Fox’s Scream Queens, also due this fall, submerges a maid’s face in a deep fryer. This does not end well for her. Earlier in the series’ opening hour, a preening sorority queen orders one of her minions to ”turn me into Jada Pinkett Smith.” She’s instead “spray-tanned” with hydrochloric acid, which isn’t particularly good for the skin. The episode ends with several would-be sorority members buried up to their necks. One of them is then beheaded by a lawnmower. At the controls is someone dressed as a devil. Cue the screams.

Getting away with violence is not much of a problem anymore on broadcast or basic cable networks, both of which are advertiser-supported. But sex continues to be quite another thing. It’s OK to show people “doing it.” Just keep those sheets strategically placed and don’t show too much. No need to offend anyone.

“Well, our society was founded by Puritans, wasn’t it?” FX Networks CEO John Landgraf said at this summer’s Television Critics Association “press tour” in Beverly Hills. “We sell our content globally. And to tell you the truth, in Europe they think we’re crazy. That we’ll show horrible violence but won’t show a breast. It seems insane to them, but that’s the reality of American television. We are much more sensitive to sexual content as a society than we are to violence.”

In that respect, a new FX publicity blurb bills The Bastard Executioner, due on Sept. 15th, as Sons of Anarchy creator Kurt Sutter’s “bloodiest drama yet.”

Ryan Murphy, creator of the American Horror Story franchise and now Scream Queens, drew a distinction between the carnage on the two shows.

Scream Queens has a much more satirical, cartoonish quality to the attacks than American Horror, which is much more sexualized and darker at times,” he said.

But Murphy agrees that censors mostly get snippy when it comes to sex talk and sexual situations.

“I mean, that is the one thing I always find very upsetting,” he said. “Violence is cool, for the most part. That’s very easy to get through in my job. It’s language, it’s slang, it’s trying to really reflect how people talk. It’s trying to write characters who are open about their sexuality, who talk about their sexuality, that gets the most attention and the most push-back.”

In some instances, though, Murphy is getting away with more than just murder in Scream Queens. Early in the first hour of the Sept. 22nd premiere episode, an underling with blood-soaked hands is asked by a sorority diva, “Did you just get your period all over yourself?” There also are pointed references to “bulimia vomit,” menopause and “genital warts.”

At the other end of the “adult” content teeter totter, Tina Fey, creator and executive producer of Unbreakable Kimmy Schmidt, is opting to back away from the newfound freedom she has on Netflix. The entire 13-episode first season of Kimmy Schmidt had already been filmed for NBC before the network passed on it. Netflix came to the rescue, streaming Season 1 without any changes. Fey plans to stay that course in Season 2, keeping the show’s broadcast network content restraints pretty much in place rather than risk alienating the show’s already built-in audience.
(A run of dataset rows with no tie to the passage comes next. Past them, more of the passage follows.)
--- config.mk ---
export PLATFORM = sky130hd
export DESIGN_NAME = touch_adc_register_block
export DESIGN_NICKNAME = d
export VERILOG_FILES = /design/src/design/tadc_pkg.sv /design/src/design/touch_adc_register_block.sv
export SDC_FILE = /design/constraint.sdc
export NUM_CORES = 1
export LEC_CHECK = 0
export ABC_AREA = 1
export BUFFER_PORTS_ARGS = -buffer_cell sky130_fd_sc_hd__buf_2
export CORE_UTILIZATION = 30
export CTS_CLUSTER_DIAMETER = 40
export DETAILED_ROUTE_END_ITERATION = 10
export GPL_ROUTABILITY_DRIVEN = 0
export GPL_TIMING_DRIVEN = 0
export HOLD_SLACK_MARGIN = 0.08
export PLACE_DENSITY = 0.51
export SLEW_MARGIN = 20
export SYNTH_ARGS = -nofsm -noshare
export SYNTH_HDL_FRONTEND = slang
export SYNTH_SLANG_ARGS = --single-unit
--- constraint.sdc ---
create_clock -name clock -period 6.3 [get_ports clock]
set_input_delay 0.315 -clock clock [delete_from_list [all_inputs] [get_ports clock]]
set_output_delay 0.315 -clock clock [all_outputs]
set_load 0.02 [all_outputs]
[config.mk]
export PLATFORM = sky130hd
export DESIGN_NAME = lidar_scan_obstacle_screen_flat
export DESIGN_NICKNAME = d
export VERILOG_FILES = /design/src/sv/lso_pkg.sv /design/src/sv/lso_if.sv /design/src/sv/lidar_scan_obstacle_screen.sv /design/src/sv/lso_cfg_regs.sv /design/src/sv/lso_div.sv /design/src/flat_wrapper.sv
export VERILOG_INCLUDE_DIRS = /design/src /design/src/sv
export SDC_FILE = /design/constraint.sdc
export NUM_CORES = 1
export LEC_CHECK = 0
export BUFFER_PORTS_ARGS = -buffer_cell sky130_fd_sc_hd__buf_4
export CAP_MARGIN = 25
export CORE_ASPECT_RATIO = 0.5
export CORE_MARGIN = 2
export CORE_UTILIZATION = 50
export CTS_BUF_LIST = sky130_fd_sc_hd__clkbuf_8
export DETAILED_ROUTE_END_ITERATION = 7
export MAX_ROUTING_LAYER = met4
export PLACE_DENSITY = 0.75
export SETUP_SLACK_MARGIN = 0.05
export SLEW_MARGIN = 20
export SYNTH_ARGS = -nofsm -noshare
export SYNTH_HDL_FRONTEND = slang
export SYNTH_SLANG_ARGS = --single-unit
[constraint.sdc]
create_clock -name clk -period 8.7 [get_ports clk]
set_input_delay 0.435 -clock clk [delete_from_list [all_inputs] [get_ports clk]]
set_output_delay 0.435 -clock clk [all_outputs]
set_load 0.005 [all_outputs]
[src/sv/lidar_scan_obstacle_screen_macros.svh]
`ifndef LIDAR_SCAN_OBSTACLE_SCREEN_MACROS_SVH
`define LIDAR_SCAN_OBSTACLE_SCREEN_MACROS_SVH

// same-cycle implication, clocked on clk, off during reset
`define LSO_ASSERT(label, ante, cons, msg) \
    label: assert property (@(posedge clk) disable iff (!rst_n) (ante) |-> (cons)) \
        else $error(msg);

// next-cycle implication, clocked on clk, off during reset
`define LSO_ASSERT_NEXT(label, ante, cons, msg) \
    label: assert property (@(posedge clk) disable iff (!rst_n) (ante) |=> (cons)) \
        else $error(msg);

`endif

[src/sv/lso_pkg.sv]
`default_nettype none
package lso_pkg;

    localparam int FRONT_INDEX = 540;
    localparam int MAX_POINTS  = 2048;
    localparam int IDX_W       = $clog2(MAX_POINTS);
    localparam int HIT_W       = 12;
    localparam int MM_W        = 16;
    localparam int POS_W       = 17;
    localparam int BLIND_W     = 10;
    localparam int CFG_IDX_W   = 3;
    localparam int DIV_STEPS   = 16;
    localparam int DIV_CNT_W   = $clog2(DIV_STEPS);

    localparam logic [IDX_W-1:0] IDX_LAST  = IDX_W'(MAX_POINTS - 1);
    localparam logic [IDX_W-1:0] IDX_FRONT = IDX_W'(FRONT_INDEX);
    localparam logic [HIT_W-1:0] HIT_MAX   = '1;

    localparam logic [MM_W-1:0]        RST_ROBOT_RADIUS = 16'd300;
    localparam logic [MM_W-1:0]        RST_MAX_DETECT   = 16'd1500;
    localparam logic [MM_W-1:0]        RST_MIN_DETECT   = 16'd400;
    localparam logic                   RST_DYN_ENABLE   = 1'b0;
    localparam logic signed [MM_W-1:0] RST_SAFETY_COEFF = 16'sd32767;
    localparam logic [MM_W-1:0]        RST_MAX_OBSTACLE = 16'd1500;
    localparam logic [BLIND_W-1:0]     RST_BLIND_HALF   = 10'd0;

    typedef enum logic [CFG_IDX_W-1:0] {
        REG_ROBOT_RADIUS = 3'd0,
        REG_MAX_DETECT   = 3'd1,
        REG_MIN_DETECT   = 3'd2,
        REG_DYN_ENABLE   = 3'd3,
        REG_SAFETY_COEFF = 3'd4,
        REG_MAX_OBSTACLE = 3'd5,
        REG_BLIND_HALF   = 3'd6
    } cfg_reg_t;

    typedef enum logic [2:0] {
        S_IDLE,
        S_MUL,
        S_LEN,
        S_EVAL,
        S_DIV,
        S_DONE
    } state_t;

    typedef struct packed {
        logic [MM_W-1:0]        robot_radius_mm;
        logic [MM_W-1:0]        max_detection_mm;
        logic [MM_W-1:0]        min_detection_mm;
        logic                   dynamic_detection_enable;
        logic signed [MM_W-1:0] speed_safety_coeff;
        logic [MM_W-1:0]        max_obstacle_mm;
        logic [BLIND_W-1:0]     blind_half_width_points;
    } lso_cfg_t;

    typedef struct packed {
        logic            start;
        logic [MM_W-1:0] dividend;
        logic [MM_W-1:0] divisor;
    } div_ctrl_t;

    typedef struct packed {
        logic            busy;
        logic            done;
        logic [MM_W-1:0] quotient;
    } div_stat_t;

endpackage
`default_nettype wire

[src/sv/lso_if.sv]
`default_nettype none
interface lso_cfg_if;
    import lso_pkg::*;

    logic                 valid;
    logic                 ready;
    logic [CFG_IDX_W-1:0] reg_index;
    logic [MM_W-1:0]      wdata;

    modport source (output valid, output reg_index, output wdata, input ready);
    modport sink   (input valid, input reg_index, input wdata, output ready);
endinterface

interface lso_point_if;
    import lso_pkg::*;

    logic                    valid;
    logic                    ready;
    logic [MM_W-1:0]         range_mm;
    logic signed [POS_W-1:0] bearing_cdeg;
    logic signed [POS_W-1:0] pos_x_mm;
    logic signed [POS_W-1:0] pos_y_mm;
    logic                    last_point;

    modport source (output valid, output range_mm, output bearing_cdeg, output pos_x_mm,
                    output pos_y_mm, output last_point, input ready);
    modport sink   (input valid, input range_mm, input bearing_cdeg, input pos_x_mm,
                    input pos_y_mm, input last_point, output ready);
endinterface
“I think the tone of the show does feel set,” Fey said. “We’ve had so many people say to us, ‘Oh, I watch it with my 12-year-old’ or ‘My 13-year-old and I love the show.’ And I would hate to ruin that in Season 2. So I don’t think you’ll hear profanity or see nudity.”

The producers of The Mindy Project, picked up by Hulu after three seasons on Fox, are likewise keeping the series pretty much as it’s been when a new season begins streaming on Sept. 15th. Even though co-executive producer Ike Barinholtz at first couldn’t resist promising “full penetrative sex every episode.”

But no, that’s not in the playbook.

“Our (audience) demo is like Stephen Colbert’s daughter,” Barinholtz said. “Like young women who are going to run the country one day. And I think if we really changed the show too much . . . and put it more on a tilt towards stuff you would find on HBO or Showtime, we would maybe turn off some of our core audience. So we’ve really kind of made a conscious effort to keep it similar in tone.”

Longmire’s show runners are chanting the same mantra in their new home on Netflix. A&E canceled the law and order series after three seasons because its audience was deemed to be unacceptably older and thereby a turn-off to many advertisers. When Longmire begins streaming Season 4 on Sept. 10th, its loyal viewers aren’t likely to be offended by any sharp turns in content.

“Just because there may be more permissiveness on Netflix, there’s no more vulgarity or ‘graphicness,’ “ on Longmire, co-executive producer Greer Shephard said. “We did not want to alienate the incredible fan base that we actually consider is responsible for our survival.”

Ash vs Evil Dead, launching as a series on Starz after three blood-drenched B-movies, also plans to give its fans what they want. Which in this case is more of the same on an advertiser-free “premium” network with no content restrictions. The 10-episode first season fittingly debuts on Halloween night.

“It was very important we found a network that was willing to go the limit,” said director Sam Raimi. “Really let us go anywhere we wanted with the humor, outrageous horror and crazy amounts of gore -- some of the hallmarks of the Evil Dead films. Because we had an obligation to the fans.”

Star Bruce Campbell is very much on board.

“I just want to be definitive,” he volunteered at the close of a press tour panel. “People ask how much blood is there going to be? I went blind the other day shooting a scene. Just picture that. Like, take a shower and open your eyes right into the faucet. That’s how much blood there is on the show. So anyone who’s looking for it, it’s coming your way.”

Not that there was ever really a doubt.